It feels like you are already on our TT forum stand Andrew. You'd be welcome to join us of course 

The TT Forum stand will be clearly marked too. Just turn right on entry and you should immediately see some large TT Forum flags and banners with the familiar forum logo as in my Sig strip  You'll probably notice Dani's famous yellow TT with the Audi rings too 8)


----------



## Nem (Feb 14, 2005)

You don't happen to need any stands for these flags do you John?

Got a few wooden ones knocking around somewhere I could sell you...


----------



## John-H (Jul 13, 2005)

Already supplied and a dfferent design I'm afraid.


----------



## Wallsendmag (Feb 12, 2004)

Post removed in the hope of Anglo Canadian harmony


----------



## Wallsendmag (Feb 12, 2004)

Post removed in the hope of Anglo Canadian harmony


----------



## A3DFU (May 7, 2002)

genie_v1 said:


> Does anyone know how much to visit the ADI but not to park on either stand ? Ie park outside with the Unwashed?
> Would it be £10.00 per purrson??


Hi Martin,

It'll be £10 whether you wash your car or not :wink: :lol:

See you on Friday


----------



## audimad (Jan 7, 2008)

I see this is turning into, the TTOC v the TTF, but what i want to know is who collects the award for best club communications if the TTF win? :?


----------



## jamman (May 6, 2002)

audimad said:


> I see this is turning into, the TTOC v the TTF, but what i want to know is who collects the award for best club communications if the TTF win? :?

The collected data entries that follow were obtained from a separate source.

<file path="src/hdl/svgn_pkg.sv">
`default_nettype none
package svgn_pkg;

    localparam int COORD_WIDTH = 32;
    localparam int FRAC_BITS   = 16;   // Q16.16; adds do not depend on it
    localparam int CMD_WIDTH   = 5;
    localparam int KIND_WIDTH  = 3;
    localparam int GRP_WIDTH   = CMD_WIDTH - 1;
    localparam int FAM_WIDTH   = 2;

    typedef logic signed [COORD_WIDTH-1:0] coord_t;

    localparam coord_t COORD_MAX = coord_t'({1'b0, {(COORD_WIDTH-1){1'b1}}});
    localparam coord_t COORD_MIN = coord_t'({1'b1, {(COORD_WIDTH-1){1'b0}}});
    localparam coord_t COORD_ZERO = coord_t'(0);

    // highest valid command code (z)
    localparam logic [CMD_WIDTH-1:0] CMD_LAST = 5'd19;

    // command groups: code >> 1, the low bit marks relative
    localparam logic [GRP_WIDTH-1:0] GRP_MOVE   = 4'd0;
    localparam logic [GRP_WIDTH-1:0] GRP_LINE   = 4'd1;
    localparam logic [GRP_WIDTH-1:0] GRP_HORIZ  = 4'd2;
    localparam logic [GRP_WIDTH-1:0] GRP_VERT   = 4'd3;
    localparam logic [GRP_WIDTH-1:0] GRP_CUBIC  = 4'd4;
    localparam logic [GRP_WIDTH-1:0] GRP_SCUBIC = 4'd5;
    localparam logic [GRP_WIDTH-1:0] GRP_QUAD   = 4'd6;
    localparam logic [GRP_WIDTH-1:0] GRP_SQUAD  = 4'd7;
    localparam logic [GRP_WIDTH-1:0] GRP_ARC    = 4'd8;
    localparam logic [GRP_WIDTH-1:0] GRP_CLOSE  = 4'd9;

    localparam logic [KIND_WIDTH-1:0] KIND_MOVE  = 3'd0;
    localparam logic [KIND_WIDTH-1:0] KIND_LINE  = 3'd1;
    localparam logic [KIND_WIDTH-1:0] KIND_CUBIC = 3'd2;
    localparam logic [KIND_WIDTH-1:0] KIND_QUAD  = 3'd3;
    localparam logic [KIND_WIDTH-1:0] KIND_ARC   = 3'd4;
    localparam logic [KIND_WIDTH-1:0] KIND_CLOSE = 3'd5;

    localparam logic [FAM_WIDTH-1:0] FAM_NONE  = 2'd0;
    localparam logic [FAM_WIDTH-1:0] FAM_CUBIC = 2'd1;
    localparam logic [FAM_WIDTH-1:0] FAM_QUAD  = 2'd2;

    localparam int DATA_BITS  = 9 * COORD_WIDTH + 2;
    localparam int TDATA_BITS = ((DATA_BITS + 7) / 8) * 8;

    typedef struct packed {
        logic [CMD_WIDTH-1:0] cmd;
        coord_t               ctrl1_x;
        coord_t               ctrl1_y;
        coord_t               ctrl2_x;
        coord_t               ctrl2_y;
        coord_t               end_x;
        coord_t               end_y;
        coord_t               radius_x;
        coord_t               radius_y;
        coord_t               rotation_angle;
        logic                 large_arc;
        logic                 sweep_cw;
    } item_t;

    typedef struct packed {
        logic [KIND_WIDTH-1:0] seg_kind;
        coord_t                out_c1_x;
        coord_t                out_c1_y;
        coord_t                out_c2_x;
        coord_t                out_c2_y;
        coord_t                out_end_x;
        coord_t                out_end_y;
        coord_t                out_radius_x;
        coord_t                out_radius_y;
        coord_t                out_rotation;
        logic                  out_large_arc;
        logic                  out_sweep;
    } seg_t;

    // handshake between the stages
    typedef struct packed {
        logic fire;     // input register hands its item on this cycle
        logic load;     // a result enters the output register
    } stage_ctl_t;

    // a + b, saturated to the coordinate range
    function automatic coord_t sat_add(input coord_t a, input coord_t b);
        logic [COORD_WIDTH:0] s;
        s = {a[COORD_WIDTH-1], a} + {b[COORD_WIDTH-1], b};
        if (s[COORD_WIDTH] != s[COORD_WIDTH-1])
            sat_add = s[COORD_WIDTH] ? COORD_MIN : COORD_MAX;
        else
            sat_add = coord_t'(s[COORD_WIDTH-1:0]);
    endfunction

    // 2*p - c, saturated
    function automatic coord_t reflect(input coord_t p, input coord_t c);
        logic [COORD_WIDTH+1:0] r;
        r = {p[COORD_WIDTH-1], p, 1'b0} - {{2{c[COORD_WIDTH-1]}}, c};
        if ((r[COORD_WIDTH+1:COORD_WIDTH-1] == 3'b000) ||
            (r[COORD_WIDTH+1:COORD_WIDTH-1] == 3'b111))
            reflect = coord_t'(r[COORD_WIDTH-1:0]);
        else
            reflect = r[COORD_WIDTH+1] ? COORD_MIN : COORD_MAX;
    endfunction

endpackage
`default_nettype wire

</file>
<file path="src/hdl/svgn_in_stage.sv">
`default_nettype none
module svgn_in_stage (
    input  wire logic            aclk,
    input  wire logic            aresetn,
    input  wire logic            in_valid,
    output logic                 in_ready,
    input  wire svgn_pkg::item_t in_item,
    input  wire logic            fire,
    output logic                 item_valid,
    output svgn_pkg::item_t      item
);

    logic            valid_reg;
    svgn_pkg::item_t item_reg;

    // take a new item when empty or when the held one moves on
    assign in_ready   = !valid_reg || fire;
    assign item_valid = valid_reg;
    assign item       = item_reg;

    always_ff @(posedge aclk) begin
        if (!aresetn) begin
            valid_reg <= 1'b0;
        end else if (in_ready) begin
            valid_reg <= in_valid;
        end
    end

    always_ff @(posedge aclk) begin
        if (in_valid && in_ready) begin
            item_reg <= in_item;
        end
    end

endmodule
`default_nettype wire

</file>
<file path="src/hdl/svgn_seg_unit.sv">
`default_nettype none
module svgn_seg_unit (
    input  wire logic            aclk,
    input  wire logic            aresetn,
    input  wire logic            fire,
    input  wire svgn_pkg::item_t item,
    output logic                 seg_ok,
    output svgn_pkg::seg_t       seg
);

    svgn_pkg::coord_t cur_x_reg, cur_y_reg, start_x_reg, start_y_reg;
    svgn_pkg::coord_t cubic_x_reg, cubic_y_reg, quad_x_reg, quad_y_reg;
    logic [svgn_pkg::FAM_WIDTH-1:0] fam_reg;

    svgn_pkg::coord_t cur_x_next, cur_y_next, start_x_next, start_y_next;
    svgn_pkg::coord_t cubic_x_next, cubic_y_next, quad_x_next, quad_y_next;
    logic [svgn_pkg::FAM_WIDTH-1:0] fam_next;

    svgn_pkg::coord_t bx, by, c1x, c1y, c2x, c2y, ex, ey;
    logic [svgn_pkg::GRP_WIDTH-1:0] grp;
    logic update;

    assign seg_ok = (item.cmd <= svgn_pkg::CMD_LAST);
    assign update = fire && seg_ok;
    assign grp    = item.cmd[svgn_pkg::CMD_WIDTH-1:1];

    always_comb begin
        bx  = item.cmd[0] ? cur_x_reg : svgn_pkg::COORD_ZERO;
        by  = item.cmd[0] ? cur_y_reg : svgn_pkg::COORD_ZERO;
        c1x = svgn_pkg::sat_add(bx, item.ctrl1_x);
        c1y = svgn_pkg::sat_add(by, item.ctrl1_y);
        c2x = svgn_pkg::sat_add(bx, item.ctrl2_x);
        c2y = svgn_pkg::sat_add(by, item.ctrl2_y);
        ex  = svgn_pkg::sat_add(bx, item.end_x);
        ey  = svgn_pkg::sat_add(by, item.end_y);

        cur_x_next   = cur_x_reg;
        cur_y_next   = cur_y_reg;
        start_x_next = start_x_reg;
        start_y_next = start_y_reg;
        cubic_x_next = cubic_x_reg;
        cubic_y_next = cubic_y_reg;
        quad_x_next  = quad_x_reg;
        quad_y_next  = quad_y_reg;
        fam_next     = svgn_pkg::FAM_NONE;
        seg          = '0;

        unique case (grp)
            svgn_pkg::GRP_MOVE: begin
                seg.seg_kind = svgn_pkg::KIND_MOVE;
                cur_x_next   = ex;
                cur_y_next   = ey;
                start_x_next = ex;
                start_y_next = ey;
            end
            svgn_pkg::GRP_LINE: begin
                seg.seg_kind = svgn_pkg::KIND_LINE;
                cur_x_next   = ex;
                cur_y_next   = ey;
            end
            svgn_pkg::GRP_HORIZ: begin
                seg.seg_kind = svgn_pkg::KIND_LINE;
                cur_x_next   = ex;
            end
            svgn_pkg::GRP_VERT: begin
                seg.seg_kind = svgn_pkg::KIND_LINE;
                cur_y_next   = ey;
            end
            svgn_pkg::GRP_CUBIC: begin
                seg.seg_kind = svgn_pkg::KIND_CUBIC;
                seg.out_c1_x = c1x;
                seg.out_c1_y = c1y;
                cubic_x_next = c2x;
                cubic_y_next = c2y;
                cur_x_next   = ex;
                cur_y_next   = ey;
                fam_next     = svgn_pkg::FAM_CUBIC;
            end
            svgn_pkg::GRP_SCUBIC: begin
                seg.seg_kind = svgn_pkg::KIND_CUBIC;
                if (fam_reg == svgn_pkg::FAM_CUBIC) begin
                    seg.out_c1_x = svgn_pkg::reflect(cur_x_reg, cubic_x_reg);
                    seg.out_c1_y = svgn_pkg::reflect(cur_y_reg, cubic_y_reg);
                end else begin
                    seg.out_c1_x = cur_x_reg;
                    seg.out_c1_y = cur_y_reg;
                end
                cubic_x_next = c2x;
                cubic_y_next = c2y;
                cur_x_next   = ex;
                cur_y_next   = ey;
                fam_next     = svgn_pkg::FAM_CUBIC;
            end
            svgn_pkg::GRP_QUAD: begin
                seg.seg_kind = svgn_pkg::KIND_QUAD;
                quad_x_next  = c1x;
                quad_y_next  = c1y;
                cur_x_next   = ex;
                cur_y_next   = ey;
                fam_next     = svgn_pkg::FAM_QUAD;
            end
            svgn_pkg::GRP_SQUAD: begin
                seg.seg_kind = svgn_pkg::KIND_QUAD;
                if (fam_reg == svgn_pkg::FAM_QUAD) begin
                    quad_x_next = svgn_pkg::reflect(cur_x_reg, quad_x_reg);
                    quad_y_next = svgn_pkg::reflect(cur_y_reg, quad_y_reg);
                end else begin
                    quad_x_next = cur_x_reg;
                    quad_y_next = cur_y_reg;
                end
                cur_x_next   = ex;
                cur_y_next   = ey;
                fam_next     = svgn_pkg::FAM_QUAD;
            end
            svgn_pkg::GRP_ARC: begin
                seg.seg_kind      = svgn_pkg::KIND_ARC;
                seg.out_radius_x  = item.radius_x;
                seg.out_radius_y  = item.radius_y;
                seg.out_rotation  = item.rotation_angle;
                seg.out_large_arc = item.large_arc;
                seg.out_sweep     = item.sweep_cw;
                cur_x_next        = ex;
                cur_y_next        = ey;
            end
            default: begin
                // close, and codes past z which never update
                seg.seg_kind = svgn_pkg::KIND_CLOSE;
                cur_x_next   = start_x_reg;
                cur_y_next   = start_y_reg;
            end
        endcase

        if (seg.seg_kind == svgn_pkg::KIND_CUBIC) begin
            seg.out_c2_x = cubic_x_next;
            seg.out_c2_y = cubic_y_next;
        end
        if (seg.seg_kind == svgn_pkg::KIND_QUAD) begin
            seg.out_c1_x = quad_x_next;
            seg.out_c1_y = quad_y_next;
        end
        seg.out_end_x = cur_x_next;
        seg.out_end_y = cur_y_next;
    end

    always_ff @(posedge aclk) begin
        if (!aresetn) begin
            cur_x_reg   <= '0;
            cur_y_reg   <= '0;
            start_x_reg <= '0;
            start_y_reg <= '0;
            cubic_x_reg <= '0;
            cubic_y_reg <= '0;
            quad_x_reg  <= '0;
            quad_y_reg  <= '0;
            fam_reg     <= svgn_pkg::FAM_NONE;
        end else if (update) begin
            cur_x_reg   <= cur_x_next;
            cur_y_reg   <= cur_y_next;
            start_x_reg <= start_x_next;
            start_y_reg <= start_y_next;
            cubic_x_reg <= cubic_x_next;
            cubic_y_reg <= cubic_y_next;
            quad_x_reg  <= quad_x_next;
            quad_y_reg  <= quad_y_next;
            fam_reg     <= fam_next;
        end
    end

    a_close_returns: assert property (@(posedge aclk) disable iff (!aresetn)
        (update && grp == svgn_pkg::GRP_CLOSE) |=>
            (cur_x_reg == start_x_reg && cur_y_reg == start_y_reg &&
             fam_reg == svgn_pkg::FAM_NONE))
        else $error("close did not return to subpath start");

    a_move_sets_start: assert property (@(posedge aclk) disable iff (!aresetn)
        (update && grp == svgn_pkg::GRP_MOVE) |=>
            (start_x_reg == cur_x_reg && start_y_reg == cur_y_reg))
        else $error("move did not set subpath start");

    a_bad_cmd_holds: assert property (@(posedge aclk) disable iff (!aresetn)
        (fire && !seg_ok) |=>
            ($stable(cur_x_reg) && $stable(cur_y_reg) && $stable(fam_reg) &&
             $stable(quad_x_reg) && $stable(cubic_x_reg)))
        else $error("unknown command changed state");

    a_fam_code: assert property (@(posedge aclk) disable iff (!aresetn)
        (fam_reg == svgn_pkg::FAM_NONE || fam_reg == svgn_pkg::FAM_CUBIC ||
         fam_reg == svgn_pkg::FAM_QUAD))
        else $error("curve family out of range");

endmodule
`default_nettype wire

</file>
<file path="src/hdl/svgn_out_stage.sv">
`default_nettype none
module svgn_out_stage (
    input  wire logic           aclk,
    input  wire logic           aresetn,
    input  wire logic           load,
    input  wire svgn_pkg::seg_t seg_in,
    input  wire logic           out_ready,
    output logic                out_valid,
    output logic                out_free,
    output svgn_pkg::seg_t      seg_out
);

    logic           valid_reg;
    svgn_pkg::seg_t seg_reg;

    // free when empty or the held item leaves this cycle
    assign out_free  = !valid_reg || out_ready;
    assign out_valid = valid_reg;
    assign seg_out   = seg_reg;

    always_ff @(posedge aclk) begin
        if (!aresetn) begin
            valid_reg <= 1'b0;
        end else if (load) begin
            valid_reg <= 1'b1;
        end else if (out_ready) begin
            valid_reg <= 1'b0;
        end
    end

    always_ff @(posedge aclk) begin
        if (load) begin
            seg_reg <= seg_in;
        end
    end

endmodule
`default_nettype wire

</file>
<file path="src/hdl/svg_path_segment_normalizer_top.sv">
// Path: an accepted item passes through the input register, then the segment
//   logic into the output register, which drives m_tvalid.
// Throughput: one item per cycle while m_tready stays high; the current point and
//   control point registers in the segment unit update as each known command moves on.
// Reset: synchronous, active low; clears both stage valids, the current point,
//   subpath start, stored control points and curve family.
`default_nettype none
module svg_path_segment_normalizer_top (
    input  wire logic                            aclk,
    input  wire logic                            aresetn,
    // input commands
    input  wire logic                            s_tvalid,
    output logic                                 s_tready,
    // ctrl1_x, ctrl1_y, ctrl2_x, ctrl2_y, end_x, end_y, radius_x, radius_y,
    // rotation_angle, large_arc, sweep_cw, zero pad
    input  wire logic [svgn_pkg::TDATA_BITS-1:0] s_tdata,
    // cmd
    input  wire logic [svgn_pkg::CMD_WIDTH-1:0]  s_tuser,
    // absolute segments
    output logic                                 m_tvalid,
    input  wire logic                            m_tready,
    // out_c1_x, out_c1_y, out_c2_x, out_c2_y, out_end_x, out_end_y,
    // out_radius_x, out_radius_y, out_rotation, out_large_arc, out_sweep, zero pad
    output logic [svgn_pkg::TDATA_BITS-1:0]      m_tdata,
    // seg_kind
    output logic [svgn_pkg::KIND_WIDTH-1:0]      m_tuser
);

    localparam int W = svgn_pkg::COORD_WIDTH;

    svgn_pkg::item_t    in_item;
    svgn_pkg::item_t    item;
    svgn_pkg::seg_t     seg;
    svgn_pkg::seg_t     seg_out;
    svgn_pkg::stage_ctl_t ctl;
    logic               item_valid;
    logic               seg_ok;
    logic               out_free;

    // unpack the input item, first field in the low bits
    always_comb begin
        in_item.cmd            = s_tuser;
        in_item.ctrl1_x        = svgn_pkg::coord_t'(s_tdata[0*W +: W]);
        in_item.ctrl1_y        = svgn_pkg::coord_t'(s_tdata[1*W +: W]);
        in_item.ctrl2_x        = svgn_pkg::coord_t'(s_tdata[2*W +: W]);
        in_item.ctrl2_y        = svgn_pkg::coord_t'(s_tdata[3*W +: W]);
        in_item.end_x          = svgn_pkg::coord_t'(s_tdata[4*W +: W]);
        in_item.end_y          = svgn_pkg::coord_t'(s_tdata[5*W +: W]);
        in_item.radius_x       = svgn_pkg::coord_t'(s_tdata[6*W +: W]);
        in_item.radius_y       = svgn_pkg::coord_t'(s_tdata[7*W +: W]);
        in_item.rotation_angle = svgn_pkg::coord_t'(s_tdata[8*W +: W]);
        in_item.large_arc      = s_tdata[9*W];
        in_item.sweep_cw       = s_tdata[9*W+1];
    end

    // advance the held item whenever the output register can take a result;
    // drop items with unknown commands without a result
    assign ctl.fire = item_valid && out_free;
    assign ctl.load = ctl.fire && seg_ok;

    svgn_in_stage u_in (
        .aclk       (aclk),
        .aresetn    (aresetn),
        .in_valid   (s_tvalid),
        .in_ready   (s_tready),
        .in_item    (in_item),
        .fire       (ctl.fire),
        .item_valid (item_valid),
        .item       (item)
    );

    svgn_seg_unit u_seg (
        .aclk    (aclk),
        .aresetn (aresetn),
        .fire    (ctl.fire),
        .item    (item),
        .seg_ok  (seg_ok),
        .seg     (seg)
    );

    svgn_out_stage u_out (
        .aclk      (aclk),
        .aresetn   (aresetn),
        .load      (ctl.load),
        .seg_in    (seg),
        .out_ready (m_tready),
        .out_valid (m_tvalid),
        .out_free  (out_free),
        .seg_out   (seg_out)
    );

    // pack the result item
    assign m_tuser = seg_out.seg_kind;
    assign m_tdata = {
        {(svgn_pkg::TDATA_BITS - svgn_pkg::DATA_BITS){1'b0}},
        seg_out.out_sweep,
        seg_out.out_large_arc,
        seg_out.out_rotation,
        seg_out.out_radius_y,
        seg_out.out_radius_x,
        seg_out.out_end_y,
        seg_out.out_end_x,
        seg_out.out_c2_y,
        seg_out.out_c2_x,
        seg_out.out_c1_y,
        seg_out.out_c1_x
    };

endmodule
`default_nettype wire

</file>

I think it's just a few keeping the fires stoked Jeff the rest of us are bored of it and just want to get on with enjoying our cars etc etc


----------



## V6RUL (May 28, 2009)

jamman said:


> audimad said:
> 
> 
> > I see this is turning into, the TTOC v the TTF, but what i want to know is who collects the award for best club communications if the TTF win? :?
> ...


What he said..
Steve


----------



## jamman (May 6, 2002)

Can we please stop this silly posting


----------



## Redtoy (Sep 14, 2010)

Is this an adult or child's forum ??


----------



## Spaceman10 (Nov 15, 2011)

One week to go

Roll on track day    

Phil


----------



## neil_audiTT (Sep 1, 2010)

I'm not a TTOC member and dont really want to be, or particularly fussed about showing with the TTF, but - we're like minded people, with similar cars and enjoy them 

I've been on here a good few years now, be nice to put some faces to names for the first time :lol:

Plus, show you all what air ride is about :-* Take my car on a track, and do a good few miles road trip in the process!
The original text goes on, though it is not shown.